**WHAT YOU NEED TO DO**
Exactly as given, repeat all of the entries.
== DATA
File: src/rtl/led_matrix_scan.sv
// Scans an 8x8 framebuffer into daisy-chained column/row shift registers, one row per prescaler tick.
// Optional double buffering (front/back swap on step wrap) is enabled by defining LED_SCAN_DBUF_EN.
module led_matrix_scan #(
  parameter int PRESCALE = 1000
) (
  input  logic       clk,
  input  logic       rst_n,
  input  logic       wr_en,
  input  logic [2:0] wr_row,
  input  logic [7:0] wr_data,
  output logic       COL_Red,
  output logic       ROW,
  output logic       mat_CLOCK,
  output logic       mat_RCLOCK,
  output logic [2:0] step,
  output logic       overflow
);

  typedef enum logic [1:0] {IDLE, LOAD, SHIFT, LATCH} state_t;

  state_t      state_reg, state_next;
  logic [15:0] count_reg;
  logic [7:0]  col_sr_reg, row_sr_reg;
  logic [2:0]  bit_reg, step_reg;
  logic        phase_reg;
  logic [7:0]  scan_row;

  assign overflow = (count_reg == 16'(PRESCALE - 1));
  assign step     = step_reg;

  always_ff @(posedge clk or negedge rst_n) begin
    if (!rst_n)        count_reg <= '0;
    else if (overflow) count_reg <= '0;
    else               count_reg <= count_reg + 16'd1;
  end

`ifdef LED_SCAN_DBUF_EN
  logic [7:0] fb_reg [0:1][0:7];
  logic       front_reg;

  // Writes land in the back buffer; the swap happens as the last row of a frame latches.
  always_ff @(posedge clk or negedge rst_n) begin
    if (!rst_n) begin
      for (int b = 0; b < 2; b++)
        for (int r = 0; r < 8; r++)
          fb_reg[b][r] <= '0;
      front_reg <= 1'b0;
    end else begin
      if (wr_en) fb_reg[~front_reg][wr_row] <= wr_data;
      if (state_reg == LATCH && step_reg == 3'd7) front_reg <= ~front_reg;
    end
  end

  assign scan_row = fb_reg[front_reg][step_reg];
`else
  logic [7:0] fb_reg [0:7];

  always_ff @(posedge clk or negedge rst_n) begin
    if (!rst_n) begin
      for (int r = 0; r < 8; r++)
        fb_reg[r] <= '0;
    end else if (wr_en) begin
      fb_reg[wr_row] <= wr_data;
    end
  end

  assign scan_row = fb_reg[step_reg];
`endif

  always_ff @(posedge clk or negedge rst_n) begin
    if (!rst_n) state_reg <= IDLE;
    else        state_reg <= state_next;
  end

  // Row data is snapshotted at LOAD, so later framebuffer writes only affect the next scan.
  always_ff @(posedge clk or negedge rst_n) begin
    if (!rst_n) begin
      col_sr_reg <= '0;
      row_sr_reg <= '0;
      bit_reg    <= '0;
      phase_reg  <= 1'b0;
      step_reg   <= '0;
    end else begin
      case (state_reg)
        LOAD: begin
          col_sr_reg <= ~scan_row;
          row_sr_reg <= 8'h80 >> step_reg;
          bit_reg    <= '0;
          phase_reg  <= 1'b0;
        end
        SHIFT: begin
          if (phase_reg) begin
            col_sr_reg <= {col_sr_reg[6:0], 1'b1};
            row_sr_reg <= {row_sr_reg[6:0], 1'b0};
            bit_reg    <= bit_reg + 3'd1;
            phase_reg  <= 1'b0;
          end else begin
            phase_reg  <= 1'b1;
          end
        end
        LATCH:   step_reg <= step_reg + 3'd1;
        default: ;
      endcase
    end
  end

  always_comb begin
    state_next = state_reg;
    COL_Red    = 1'b1;
    ROW        = 1'b0;
    mat_CLOCK  = 1'b0;
    mat_RCLOCK = 1'b0;
    case (state_reg)
      IDLE:  if (overflow) state_next = LOAD;
      LOAD:  state_next = SHIFT;
      SHIFT: begin
        COL_Red   = col_sr_reg[7];
        ROW       = row_sr_reg[7];
        mat_CLOCK = phase_reg;
        if (phase_reg && bit_reg == 3'd7) state_next = LATCH;
      end
      LATCH: begin
        mat_RCLOCK = 1'b1;
        state_next = IDLE;
      end
      default: state_next = IDLE;
    endcase
  end

endmodule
====
**TASK RESULT**
File: src/rtl/led_matrix_scan.sv
// Scans an 8x8 framebuffer into daisy-chained column/row shift registers, one row per prescaler tick.
// Optional double buffering (front/back swap on step wrap) is enabled by defining LED_SCAN_DBUF_EN.
module led_matrix_scan #(
  parameter int PRESCALE = 1000
) (
  input  logic       clk,
  input  logic       rst_n,
  input  logic       wr_en,
  input  logic [2:0] wr_row,
  input  logic [7:0] wr_data,
  output logic       COL_Red,
  output logic       ROW,
  output logic       mat_CLOCK,
  output logic       mat_RCLOCK,
  output logic [2:0] step,
  output logic       overflow
);

  typedef enum logic [1:0] {IDLE, LOAD, SHIFT, LATCH} state_t;

  state_t      state_reg, state_next;
  logic [15:0] count_reg;
  logic [7:0]  col_sr_reg, row_sr_reg;
  logic [2:0]  bit_reg, step_reg;
  logic        phase_reg;
  logic [7:0]  scan_row;

  assign overflow = (count_reg == 16'(PRESCALE - 1));
  assign step     = step_reg;

  always_ff @(posedge clk or negedge rst_n) begin
    if (!rst_n)        count_reg <= '0;
    else if (overflow) count_reg <= '0;
    else               count_reg <= count_reg + 16'd1;
  end

`ifdef LED_SCAN_DBUF_EN
  logic [7:0] fb_reg [0:1][0:7];
  logic       front_reg;

  // Writes land in the back buffer; the swap happens as the last row of a frame latches.
  always_ff @(posedge clk or negedge rst_n) begin
    if (!rst_n) begin
      for (int b = 0; b < 2; b++)
        for (int r = 0; r < 8; r++)
          fb_reg[b][r] <= '0;
      front_reg <= 1'b0;
    end else begin
      if (wr_en) fb_reg[~front_reg][wr_row] <= wr_data;
      if (state_reg == LATCH && step_reg == 3'd7) front_reg <= ~front_reg;
    end
  end

  assign scan_row = fb_reg[front_reg][step_reg];
`else
  logic [7:0] fb_reg [0:7];

  always_ff @(posedge clk or negedge rst_n) begin
    if (!rst_n) begin
      for (int r = 0; r < 8; r++)
        fb_reg[r] <= '0;
    end else if (wr_en) begin
      fb_reg[wr_row] <= wr_data;
    end
  end

  assign scan_row = fb_reg[step_reg];
`endif

  always_ff @(posedge clk or negedge rst_n) begin
    if (!rst_n) state_reg <= IDLE;
    else        state_reg <= state_next;
  end

  // Row data is snapshotted at LOAD, so later framebuffer writes only affect the next scan.
  always_ff @(posedge clk or negedge rst_n) begin
    if (!rst_n) begin
      col_sr_reg <= '0;
      row_sr_reg <= '0;
      bit_reg    <= '0;
      phase_reg  <= 1'b0;
      step_reg   <= '0;
    end else begin
      case (state_reg)
        LOAD: begin
          col_sr_reg <= ~scan_row;
          row_sr_reg <= 8'h80 >> step_reg;
          bit_reg    <= '0;
          phase_reg  <= 1'b0;
        end
        SHIFT: begin
          if (phase_reg) begin
            col_sr_reg <= {col_sr_reg[6:0], 1'b1};
            row_sr_reg <= {row_sr_reg[6:0], 1'b0};
            bit_reg    <= bit_reg + 3'd1;
            phase_reg  <= 1'b0;
          end else begin
            phase_reg  <= 1'b1;
          end
        end
        LATCH:   step_reg <= step_reg + 3'd1;
        default: ;
      endcase
    end
  end

  always_comb begin
    state_next = state_reg;
    COL_Red    = 1'b1;
    ROW        = 1'b0;
    mat_CLOCK  = 1'b0;
    mat_RCLOCK = 1'b0;
    case (state_reg)
      IDLE:  if (overflow) state_next = LOAD;
      LOAD:  state_next = SHIFT;
      SHIFT: begin
        COL_Red   = col_sr_reg[7];
        ROW       = row_sr_reg[7];
        mat_CLOCK = phase_reg;
        if (phase_reg && bit_reg == 3'd7) state_next = LATCH;
      end
      LATCH: begin
        mat_RCLOCK = 1'b1;
        state_next = IDLE;
      end
      default: state_next = IDLE;
    endcase
  end

endmodule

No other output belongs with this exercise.